A Rapid and Simple Loop-Mediated Isothermal Amplification Assay for the Detection of Pseudomonas aeruginosa From Equine Genital Swabs

• We developed a simple assay for rapid detection of P. aeruginosa directly from swabs.
• Pseudomonas aeruginosa can be directly detected from a swab without prior enrichment.
• As few as 11 copies of the target may be detected in less than 15 minutes.

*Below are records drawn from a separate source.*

Context: an optimization exercise on an open-source flow, tuned for small area, a short achievable clock period and few clock cycles per item. The choices shown serve that exercise and are no tape-out recipe. The RTL was checked by simulation tests, not by an equivalence proof against the original design.

==> flow/design.v, too long to show whole: its modules and the start of the top module <==
// module kernel_loader: 16 lines
// module window_shifter: 38 lines
// module mult_adder: 1681 lines
// module conv_result: 30 lines
// module conv_engine: 64 lines
module conv_engine (
  input  logic                 clock,
  input  logic                 reset,
  input  conv_pkg::pixel_t     pixel_in,
  input  logic                 pixel_strobe,
  input  conv_pkg::weight_t    weight_in,
  input  conv_pkg::tap_index_t weight_addr,
  input  logic                 weight_strobe,
  input  conv_pkg::result_t    bias_in,
  input  logic                 relu_enable,
  output conv_pkg::result_t    result_out,
  output logic                 result_valid,
  output logic                 overflow
);
  // ...
==> flow/run.sh <==
#!/bin/bash
# synth_recipe.tcl (not shown) runs the flow's synth.tcl, then flattens the netlist and writes it again
# the make line also repeats each setting of config.mk as NAME=value (left out here)
make -C /OpenROAD-flow-scripts/flow DESIGN_CONFIG=/design/flow/config.mk WORK_HOME=/design/flow/orfs CLKGATE_MAP_FILE= SYNTH_SCRIPT=/design/flow/synth_recipe.tcl finish
==> flow/config.mk <==
export PLATFORM = sky130hd
export DESIGN_NAME = conv_engine
export DESIGN_NICKNAME = conv_engine
export VERILOG_FILES = /design/flow/design.v
export SDC_FILE = /design/flow/constraint.sdc
export NUM_CORES = 4
export LEC_CHECK = 0
export CAP_MARGIN = 20
export CORE_MARGIN = 2
export CORE_UTILIZATION = 30
export SETUP_SLACK_MARGIN = 3.2
export SLEW_MARGIN = 20
==> flow/constraint.sdc <==
create_clock -name core_clock -period 5.5 [get_ports {clock}]
set_input_delay 1.1000 -clock core_clock [delete_from_list [all_inputs] [get_ports {clock}]]
set_output_delay 1.1000 -clock core_clock [all_outputs]
set_load 0.01 [all_outputs]
==> impl_metrics.toml, run 1 <==
[route]
dr.pass1.iters = 6

[run_status]
status = "complete, no violations"

[floorplan]
taps = 1403
core_area_sq_um = 107400
boundaryPins = 59
initial_core_util = 0.3034

[logic_synthesis]
syn-num-nets = 3683
ys.flop_type = "dfxtp_1"
synthAdderAreaFrac = 0.2289
synth_top_family_by_area = "adder cells"

[clocking]
clock_latency_ns = 0.64
cts.sinks = 522
post_cts_buffers = 453

[critical_path]
criticalPathCategory = "register to register"
regToRegSetupSlack_ns = 2.69

[cells_and_area]
final_util = 0.4205
buffers = 639
fillers = 9669
register_area_sq_um = 12480

[global_routing]
grt_overflow = 0
grt_pass1_wl_microns = 161300

[place]
place_ws_ns = 1.384

[timing]
hold_viol = 0
whs_ns = 0.3262

[worst_hold_path]
hold_class = "register to register"
Testbench counts, summed over its fixed seeds: cycles 16,416, results 16,240.
==> run 2: changes to the inputs <==
--- a/flow/config.mk
+++ b/flow/config.mk
@@ -7,2 +7,3 @@
 export LEC_CHECK = 0
+export ABC_AREA = 1
 export CAP_MARGIN = 20
==> run 2 against run 1 <==
Synthesized cell count is 20% lower. Routed wire length down 21%. Core utilization down 2.3 points. Largest cell class unchanged. Die area down 13%.
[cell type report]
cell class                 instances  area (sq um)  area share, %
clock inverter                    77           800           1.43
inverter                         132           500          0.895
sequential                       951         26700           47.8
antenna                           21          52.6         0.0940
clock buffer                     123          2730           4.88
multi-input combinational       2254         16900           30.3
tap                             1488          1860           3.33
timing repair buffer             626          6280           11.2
Source: an optimization exercise on an open RTL-to-GDS flow (aim: small area, a short achievable clock period and few clock cycles per item). Production flows keep margins and buffers that such runs may drop. In this exercise RTL edits were held to simulation tests only and were not proved equivalent to the original. Power figures rest on the tool's default switching activity, not on a simulated workload.

$ cat design.v
package lcd_ahb_pkg;
   typedef logic [31:0] addr_t;
   typedef logic [31:0] data_t;
   typedef logic [1:0]  htrans_t;
   typedef logic [3:0]  reg_idx_t;
   typedef logic [6:0]  pal_idx_t;
   localparam htrans_t HTRANS_IDLE   = 2'b00;
   localparam htrans_t HTRANS_BUSY   = 2'b01;
   localparam htrans_t HTRANS_NONSEQ = 2'b10;
   localparam htrans_t HTRANS_SEQ    = 2'b11;
   typedef enum logic [1:0] {
      REGION_NONE = 2'd0,
      REGION_REG  = 2'd1,
      REGION_PAL  = 2'd2
   } region_t;
   typedef enum logic [1:0] {
      ST_IDLE     = 2'd0,
      ST_WRITE    = 2'd1,
      ST_READ     = 2'd2,
      ST_PAL_WAIT = 2'd3
   } slave_state_t;
   localparam int NUM_REGS = 14;
   localparam logic [11:0] OFS_TIMH      = 12'h000;
   localparam logic [11:0] OFS_TIMV      = 12'h004;
   localparam logic [11:0] OFS_POL       = 12'h008;
   localparam logic [11:0] OFS_LE        = 12'h00C;
   localparam logic [11:0] OFS_UPBASE    = 12'h010;
   localparam logic [11:0] OFS_LPBASE    = 12'h014;
   localparam logic [11:0] OFS_CTRL      = 12'h018;
   localparam logic [11:0] OFS_INTMSK    = 12'h01C;
   localparam logic [11:0] OFS_CRSR_CTRL = 12'hC00;
   localparam logic [11:0] OFS_CRSR_CFG  = 12'hC04;
   localparam logic [11:0] OFS_CRSR_PAL0 = 12'hC08;
   localparam logic [11:0] OFS_CRSR_PAL1 = 12'hC0C;
   localparam logic [11:0] OFS_CRSR_XY   = 12'hC10;
   localparam logic [11:0] OFS_CRSR_CLIP = 12'hC14;
   localparam logic [11:0] OFS_PAL_FIRST = 12'h200;
   localparam logic [11:0] OFS_PAL_LAST  = 12'h3FC;
endpackage
`timescale 1ns/1ps
module lcd_addr_decode #(
   parameter logic [31:0] LCD_BASE = 32'hFFE1_0000
) (
   input  lcd_ahb_pkg::addr_t     addr,
   output logic                   pal_hit,
   output logic [13:0]            reg_hit,
   output lcd_ahb_pkg::pal_idx_t  pal_idx
);
   logic blk;
   assign blk     = (addr[31:12] == LCD_BASE[31:12]) && (addr[1:0] == 2'b00);
   assign pal_idx = addr[8:2];
   assign pal_hit = blk && (addr[11:9] == 3'b001);
   always_comb begin
      reg_hit = '0;
      if (blk) begin
         case (addr[11:2])
            lcd_ahb_pkg::OFS_TIMH[11:2]:      reg_hit[0]  = 1'b1;
            lcd_ahb_pkg::OFS_TIMV[11:2]:      reg_hit[1]  = 1'b1;
            lcd_ahb_pkg::OFS_POL[11:2]:       reg_hit[2]  = 1'b1;
            lcd_ahb_pkg::OFS_LE[11:2]:        reg_hit[3]  = 1'b1;
            lcd_ahb_pkg::OFS_UPBASE[11:2]:    reg_hit[4]  = 1'b1;
            lcd_ahb_pkg::OFS_LPBASE[11:2]:    reg_hit[5]  = 1'b1;
            lcd_ahb_pkg::OFS_CTRL[11:2]:      reg_hit[6]  = 1'b1;
            lcd_ahb_pkg::OFS_INTMSK[11:2]:    reg_hit[7]  = 1'b1;
            lcd_ahb_pkg::OFS_CRSR_CTRL[11:2]: reg_hit[8]  = 1'b1;
            lcd_ahb_pkg::OFS_CRSR_CFG[11:2]:  reg_hit[9]  = 1'b1;
            lcd_ahb_pkg::OFS_CRSR_PAL0[11:2]: reg_hit[10] = 1'b1;
            lcd_ahb_pkg::OFS_CRSR_PAL1[11:2]: reg_hit[11] = 1'b1;
            lcd_ahb_pkg::OFS_CRSR_XY[11:2]:   reg_hit[12] = 1'b1;
            lcd_ahb_pkg::OFS_CRSR_CLIP[11:2]: reg_hit[13] = 1'b1;
            default: ;
         endcase
      end
   end
endmodule
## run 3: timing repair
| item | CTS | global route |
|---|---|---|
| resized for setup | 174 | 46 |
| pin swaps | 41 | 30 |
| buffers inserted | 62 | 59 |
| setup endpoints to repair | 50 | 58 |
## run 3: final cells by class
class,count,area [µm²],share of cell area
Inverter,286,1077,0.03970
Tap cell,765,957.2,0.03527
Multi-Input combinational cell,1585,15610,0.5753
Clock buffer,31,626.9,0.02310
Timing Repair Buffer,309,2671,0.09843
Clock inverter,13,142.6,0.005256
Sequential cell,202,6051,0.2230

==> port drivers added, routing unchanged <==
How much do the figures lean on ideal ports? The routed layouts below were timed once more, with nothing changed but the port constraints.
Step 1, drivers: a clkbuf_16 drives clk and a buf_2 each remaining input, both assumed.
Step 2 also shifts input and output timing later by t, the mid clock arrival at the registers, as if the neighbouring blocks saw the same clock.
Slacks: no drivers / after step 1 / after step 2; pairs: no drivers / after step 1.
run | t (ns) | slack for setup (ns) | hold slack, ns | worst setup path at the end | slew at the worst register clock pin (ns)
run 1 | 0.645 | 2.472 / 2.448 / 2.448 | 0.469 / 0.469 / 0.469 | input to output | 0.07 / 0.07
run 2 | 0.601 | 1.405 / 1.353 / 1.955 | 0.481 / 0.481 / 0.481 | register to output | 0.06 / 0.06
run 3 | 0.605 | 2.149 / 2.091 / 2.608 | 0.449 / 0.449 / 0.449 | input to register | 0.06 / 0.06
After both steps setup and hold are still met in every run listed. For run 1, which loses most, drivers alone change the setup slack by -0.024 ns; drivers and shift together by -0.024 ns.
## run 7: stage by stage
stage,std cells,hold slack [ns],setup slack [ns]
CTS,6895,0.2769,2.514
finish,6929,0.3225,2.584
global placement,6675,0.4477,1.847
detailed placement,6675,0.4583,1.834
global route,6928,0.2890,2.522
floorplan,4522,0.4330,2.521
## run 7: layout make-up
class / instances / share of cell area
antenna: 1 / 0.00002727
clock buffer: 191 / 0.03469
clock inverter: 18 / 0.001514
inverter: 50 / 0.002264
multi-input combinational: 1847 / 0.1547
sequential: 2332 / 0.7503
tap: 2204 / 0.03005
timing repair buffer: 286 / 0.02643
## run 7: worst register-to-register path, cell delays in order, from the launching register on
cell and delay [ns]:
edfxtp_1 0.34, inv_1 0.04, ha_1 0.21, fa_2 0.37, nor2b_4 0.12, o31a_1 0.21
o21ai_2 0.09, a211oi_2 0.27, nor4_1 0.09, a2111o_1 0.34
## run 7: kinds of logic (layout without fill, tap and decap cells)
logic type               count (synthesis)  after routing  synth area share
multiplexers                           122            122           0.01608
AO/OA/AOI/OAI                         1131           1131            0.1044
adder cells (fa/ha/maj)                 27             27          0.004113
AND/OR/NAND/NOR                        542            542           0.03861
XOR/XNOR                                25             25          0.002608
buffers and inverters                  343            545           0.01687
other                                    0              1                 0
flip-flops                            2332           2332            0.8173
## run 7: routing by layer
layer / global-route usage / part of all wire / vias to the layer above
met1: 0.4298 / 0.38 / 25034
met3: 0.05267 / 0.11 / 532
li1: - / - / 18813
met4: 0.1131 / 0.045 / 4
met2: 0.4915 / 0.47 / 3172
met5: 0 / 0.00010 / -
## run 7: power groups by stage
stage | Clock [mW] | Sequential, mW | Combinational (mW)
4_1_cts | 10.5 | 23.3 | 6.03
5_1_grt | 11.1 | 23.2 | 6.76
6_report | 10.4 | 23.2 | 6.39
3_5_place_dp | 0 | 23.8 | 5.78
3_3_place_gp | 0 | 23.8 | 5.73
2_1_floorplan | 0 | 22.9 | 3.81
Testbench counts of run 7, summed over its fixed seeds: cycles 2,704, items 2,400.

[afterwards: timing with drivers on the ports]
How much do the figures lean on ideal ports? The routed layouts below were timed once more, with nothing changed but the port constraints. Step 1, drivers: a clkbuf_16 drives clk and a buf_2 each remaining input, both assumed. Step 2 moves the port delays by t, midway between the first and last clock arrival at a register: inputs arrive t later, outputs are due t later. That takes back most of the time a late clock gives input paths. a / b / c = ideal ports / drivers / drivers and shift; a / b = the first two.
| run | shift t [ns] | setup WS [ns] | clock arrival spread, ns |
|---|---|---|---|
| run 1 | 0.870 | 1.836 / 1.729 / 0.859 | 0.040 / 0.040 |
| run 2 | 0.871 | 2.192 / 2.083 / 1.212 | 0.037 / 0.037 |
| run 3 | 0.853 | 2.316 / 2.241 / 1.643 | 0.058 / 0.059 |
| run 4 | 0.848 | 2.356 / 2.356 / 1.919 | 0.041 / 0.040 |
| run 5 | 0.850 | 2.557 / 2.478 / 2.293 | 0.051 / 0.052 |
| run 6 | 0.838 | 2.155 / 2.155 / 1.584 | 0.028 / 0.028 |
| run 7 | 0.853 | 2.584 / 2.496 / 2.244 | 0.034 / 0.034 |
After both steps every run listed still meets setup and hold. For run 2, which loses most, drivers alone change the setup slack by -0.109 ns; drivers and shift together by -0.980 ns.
Source: an optimization exercise on an open RTL-to-GDS flow (aim: small area). Production flows keep margins and buffers that such runs may drop. No activity file was given, so power comes from the tool's default toggle rates.

==> 11-21: inputs <==
==> flow/design.v <==
`default_nettype none
package sampler_pkg;
    localparam int N_CH            = 16;   
    localparam int WINDOW          = 64;   
    localparam int SYNC_STAGES_DEF = 2;    
    typedef logic [N_CH-1:0] ch_bits_t;
    typedef logic [WINDOW-1:0] window_t;
    typedef window_t [N_CH-1:0] frame_t;
    typedef struct packed {
        logic   ready;   
        frame_t frame;   
    } capture_t;
endpackage
`default_nettype wire
`timescale 1ns/10ps
`default_nettype none
module pulse_sync (
    input  logic clk_500,
    input  logic rst,
    input  logic rst_n,     
    input  logic pulse_n,   
    output logic det_n      
);
    logic s0_q;    
    logic s1_nq;   
    logic s2_q;    
    logic s3_nq;   
    logic s4_q;    
    always_ff @(posedge clk_500) begin
        s0_q  <= ~(rst | pulse_n);
        s1_nq <= ~(rst_n & s0_q);
        s2_q  <= ~(rst | s1_nq);
        s3_nq <= ~(rst_n & s2_q);
        s4_q  <= ~(rst | s3_nq);
    end
    assign det_n = s3_nq | s4_q;
endmodule
`default_nettype wire
`timescale 1ns/10ps
`default_nettype none
module window_shifter (
    input  logic                  clk_500,
    input  logic                  rst,
    input  sampler_pkg::ch_bits_t det_n,    
    output logic [sampler_pkg::N_CH*sampler_pkg::WINDOW-1:0] window_n,   
    output logic [7:1]            lo_q,     
    output logic [8:1]            hi_q      
);
    localparam int W = sampler_pkg::WINDOW;
    logic [sampler_pkg::N_CH*W-1:0] hist_nq;   
    always_ff @(posedge clk_500) begin
        for (int c = 0; c < sampler_pkg::N_CH; c++) begin
            hist_nq[c*W +: W] <= {det_n[c], hist_nq[c*W+1 +: W-1]};
        end
    end
    assign window_n = hist_nq;
    always_ff @(posedge clk_500) begin
        if (rst) begin
            lo_q <= '0;
            hi_q <= '0;
        end else begin
            lo_q <= lo_q[7] ? 7'd0 : {lo_q[6:1], 1'b1};
            hi_q <= hi_q | ({hi_q[7:1], 1'b1} & {8{lo_q[7]}});
        end
    end
endmodule
`default_nettype wire
`timescale 1ns/10ps
`default_nettype none
module event_capture (
    input  logic                  clk_500,
    input  logic                  rst,
    input  logic [7:1]            lo_q,          
    input  logic [8:1]            hi_q,
    input  logic                  trig,          
    input  logic                  event_saved,   
    output logic                  ready,         
    output logic [sampler_pkg::WINDOW-1:0] take_n   
);
    localparam int W = sampler_pkg::WINDOW;
    logic       reading_q;   
    logic       waiting_q;   
    logic [8:0] ready_q;     
    logic [8:1] hi_d;        
    assign hi_d = hi_q | ({hi_q[7:1], 1'b1} & {8{lo_q[7]}});
    always_ff @(posedge clk_500) begin
        if (rst) begin
            reading_q <= 1'b0;
            waiting_q <= 1'b0;
            ready_q   <= '0;
        end else begin
            reading_q <= trig & ~reading_q & ~waiting_q;
            waiting_q <= reading_q | (waiting_q & ~event_saved);
            ready_q   <= {hi_d, 1'b1} & {9{reading_q}};
        end
    end
    logic [9:0] hi_r;    
    logic [7:0] lo_ge;   
    assign hi_r  = {1'b0, ready_q};
    assign lo_ge = {lo_q, 1'b1};
    for (genvar b = 0; b < W; b++) begin : g_take
        localparam int K = W - b;   
        assign take_n[b] = ~(hi_r[K/8+1] | (hi_r[K/8] & lo_ge[K%8]));
    end
    assign ready = ready_q[0];
endmodule
`default_nettype wire
`timescale 1ns/10ps
`default_nettype none
module sampler_top (
    input  logic                  clk_500,
    input  logic                  rst,
    input  sampler_pkg::ch_bits_t ch_n,          
    input  logic                  trig,          
    input  logic                  event_saved,   
    output sampler_pkg::capture_t evt            
);
    sampler_pkg::ch_bits_t det_n;   
    logic [sampler_pkg::N_CH*sampler_pkg::WINDOW-1:0] window_n;   
    logic [7:1] lo_q;               
    logic [8:1] hi_q;               
    logic       ready;              
    logic [sampler_pkg::WINDOW-1:0] take_n;   
    for (genvar c = 0; c < sampler_pkg::N_CH; c++) begin : g_sync
        pulse_sync i_pulse_sync (
            .clk_500 (clk_500),
            .rst     (rst),
            .rst_n   (~rst),
            .pulse_n (ch_n[c]),
            .det_n   (det_n[c])
        );
    end
    window_shifter i_window_shifter (
        .clk_500  (clk_500),
        .rst      (rst),
        .det_n    (det_n),
        .window_n (window_n),
        .lo_q     (lo_q),
        .hi_q     (hi_q)
    );
    event_capture i_event_capture (
        .clk_500     (clk_500),
        .rst         (rst),
        .lo_q        (lo_q),
        .hi_q        (hi_q),
        .trig        (trig),
        .event_saved (event_saved),
        .ready       (ready),
        .take_n      (take_n)
    );
    logic [sampler_pkg::N_CH*sampler_pkg::WINDOW-1:0] frame;
    for (genvar c = 0; c < sampler_pkg::N_CH; c++) begin : g_out
        assign frame[c*sampler_pkg::WINDOW +: sampler_pkg::WINDOW] =
            ~(window_n[c*sampler_pkg::WINDOW +: sampler_pkg::WINDOW] | take_n);
    end
    assign evt = {ready, frame};
endmodule
`default_nettype wire
Background: an optimization exercise with open tools, aiming at small area, a short achievable clock period and few clock cycles. Do not read the settings as production practice.
Function was checked by simulation only, so behaviour that the tests miss may differ from the original.
Power is estimated from default activity; no workload was simulated.

==> flow/design.v (excerpt) <==
module tx_duration #(
	parameter int INV_W = 16
) (
	input  wire logic                 clk,
	input  wire logic                 arst_n,
	input  wire logic                 start,
	input  dur_pkg::dur_kind_t            dur_kind,
	input  dur_pkg::rate_code_t           data_rate,
	input  dur_pkg::resp_len_t            resp_len,
	input  dur_pkg::frame_len_t           next_len,
	input  wire logic                 long_pre,
	input  wire logic [dur_pkg::NUM_RATES-1:0] basic_rate_set,
	input  dur_pkg::dur_t                 sifs,
	output logic                      tab_en,
	output dur_pkg::rate_idx_t                 tab_addr,
	input  wire logic [INV_W-1:0]     tab_data,
	output logic                      dur_valid,
	output dur_pkg::dur_t                      dur,
	output dur_pkg::rate_idx_t                 resp_rate
);
	dur_pkg::rate_idx_t data_idx;
	dur_pkg::rate_idx_t resp_idx;
	logic s_rd;    
	logic s_d1;    
	logic ofdm_q, both_q;
	logic idle;
	logic has_resp, has_next, both, go;
	logic is_ofdm;
	dur_pkg::frame_len_t nxt_len;
	logic [15:0] nbits;
	logic [17:3] nbn_q;
	logic [1:0] shamt;
	logic [15:0] lomask;
	logic [23:0] kadd, prod;
	dur_pkg::dur_t acc, cst, part, triple, sum;
	assign data_idx = dur_pkg::rate_code_to_index(data_rate);
	basic_rate_sel sel0 (
		.data_idx(data_idx), .basic_rate_set(basic_rate_set), .resp_idx(resp_idx)
	);
	assign has_resp = |resp_len;
	assign has_next = |next_len;
	assign both     = has_resp & has_next;
	assign idle     = ~(s_rd | s_d1);
	assign go       = idle & start & (dur_kind == dur_pkg::dur_single) & (has_resp | has_next);
	assign is_ofdm  = ~data_rate[3];
	always_ff @(posedge clk or negedge arst_n) begin
		if (!arst_n) begin
			s_rd      <= 1'b0;
			s_d1      <= 1'b0;
			tab_en    <= 1'b0;
			dur_valid <= 1'b0;
		end else begin
			s_rd      <= go;
			s_d1      <= s_rd & both;
			tab_en    <= go | (s_rd & both);
			dur_valid <= (idle & start & ~go) | (s_rd & ~both) | s_d1;
		end
	end
	assign nxt_len  = s_d1 | ~has_resp ? next_len : dur_pkg::frame_len_t'(resp_len);
	assign cst      = is_ofdm ? 16'd26 : (long_pre ? 16'd192 : 16'd96);
	logic [11:0] inc_c;
	assign inc_c[0] = is_ofdm;
	for (genvar i = 0; i < 11; i++) begin : g_inc
		ha2 u (.a(nxt_len[i + 1]), .b(inc_c[i]), .s(nbits[i + 4]), .co(inc_c[i + 1]));
	end
	assign nbits[15]  = inc_c[11];
  ...
==> flow/config.mk <==
export PLATFORM = sky130hd
export DESIGN_NAME = tx_duration
export DESIGN_NICKNAME = tx_duration
export VERILOG_FILES = /design/flow/design.v
export SDC_FILE = /design/flow/constraint.sdc
export NUM_CORES = 4
export LEC_CHECK = 0
export CAP_MARGIN = 20
export CORE_MARGIN = 2
export CORE_UTILIZATION = 40
export CTS_BUF_LIST = sky130_fd_sc_hd__clkbuf_8
export SLEW_MARGIN = 20
export SYNTH_HIERARCHICAL = 1
export SYNTH_MINIMUM_KEEP_SIZE = 0
==> flow/constraint.sdc <==
create_clock -name core_clock -period 9.0 [get_ports {clk}]
set_input_delay 1.8000 -clock core_clock [delete_from_list [all_inputs] [get_ports {clk}]]
set_output_delay 1.8000 -clock core_clock [all_outputs]
set_load 0.01 [all_outputs]
standard.sh (not shown) runs the stock make flow with config.mk's settings and CLKGATE_MAP_FILE= SYNTH_SCRIPT=/design/flow/synth_recipe.tcl, a recipe that flattens the netlist after the stock synthesis.
==> flow/flow/run.sh <==
#!/bin/bash
# The standard ORFS layout (the standard.sh, all steps), with the port
# buffers made of the smallest buffer cell instead of ORFS's default pick.
set -e
export BUFFER_PORTS_ARGS="-buffer_cell sky130_fd_sc_hd__buf_1"
bash standard.sh > standard.log 2>&1
The baseline went through all stages and came out clean.
Testbench counts at the start, summed over its fixed seeds: cycles 5,403.
Context: an optimization exercise on an open-source flow, tuned for small area. The choices shown serve that exercise and are no tape-out recipe. In this exercise RTL edits were held to simulation tests only and were not proved equivalent to the original. Power and IR drop assume default switching activity.

==> flow/design.v <==
`default_nettype none
package mem_pkg;
	typedef logic [32-1:0]                     addr_t;      
	typedef logic [64-1:0]                   data_t;      
	typedef logic [$clog2(15+1)-1:0]   tag_t;       
	typedef logic [4-1:0]                    lat_t;       
	typedef logic [$clog2(64)-1:0]        line_idx_t;  
	typedef logic [1:0]                           bus_cmd_t;
	localparam bus_cmd_t BUS_NONE  = 2'h0;
	localparam bus_cmd_t BUS_LOAD  = 2'h1;
	localparam bus_cmd_t BUS_STORE = 2'h2;
	function automatic tag_t first_tag(input logic [15-1:0] vec);
		tag_t t;
		t = '0;
		for (int k = 15 - 1; k >= 0; k--) begin  
			if (vec[k]) begin
				t = tag_t'(k + 1);
			end
		end
		first_tag = t;
	endfunction
endpackage
`default_nettype wire
`timescale 1ns/1ps
`default_nettype none
module mem_line_store (
	input  logic               clk,
	input  logic               arst_n,
	input  logic               wr_en,
	input  mem_pkg::line_idx_t wr_idx,
	input  mem_pkg::data_t     wr_data,
	input  mem_pkg::line_idx_t rd_idx,
	output mem_pkg::data_t     rd_raw,    
	output logic               rd_valid,  
	output logic               phase
);
	logic [64-1:0] sel;    
	logic [64-1:0] keep;   
	mem_pkg::data_t        col;    
	logic [64-1:0] rsel;   
	mem_line_ctrl ctrl_i (
		.clk      (clk),
		.arst_n   (arst_n),
		.wr_en    (wr_en),
		.wr_idx   (wr_idx),
		.wr_data  (wr_data),
		.rd_idx   (rd_idx),
		.sel      (sel),
		.keep     (keep),
		.col      (col),
		.rsel     (rsel),
		.rd_valid (rd_valid),
		.phase    (phase)
	);
	mem_line_array array_i (
		.clk    (clk),
		.sel    (sel),
		.keep   (keep),
		.col    (col),
		.rsel   (rsel),
		.rd_raw (rd_raw)
	);
endmodule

Pseudomonas aeruginosa is a causative agent of infectious reproductive disease in horses. Conventional methods for identification of this organism from equine genital swabs can be time consuming, laborious, and may rely on the presence of live bacteria. However, the use of loop-mediated isothermal amplification (LAMP) provides a simple and rapid detection method. We aimed to develop and evaluate a simple-to-use and interpret LAMP assay, based on the P. aeruginosa ecfX gene, capable of detecting P. aeruginosa from DNA extracted directly from equine genital swabs without culture or prior enrichment. The specificity of the assay was determined using DNA extracted from 29 different bacterial species, as well as in silico. The diagnostic sensitivity of the assay was determined through analysis of DNA extracted directly from 46 equine genital swabs. A P. aeruginosa–specific LAMP assay that could detect as few as 11 copies of its target in less than 15 minutes was developed. The reaction amplicon could be detected by real-time fluorescence or using a simple lateral flow device. The assay was specific to its target, showing no cross-reactivity or interference when tested against DNA extracted from 29 other bacterial species, as well as in silico. The diagnostic sensitivity of the assay was 86.8% (39 of 46) and 88.5% (40 of 46), when the amplicon was detected by real-time fluorescence and lateral flow device technology, respectively. The P. aeruginosa–specific LAMP assay provides a simple and rapid means of detecting the presence of viable and nonviable P. aeruginosa directly from equine genital swabs.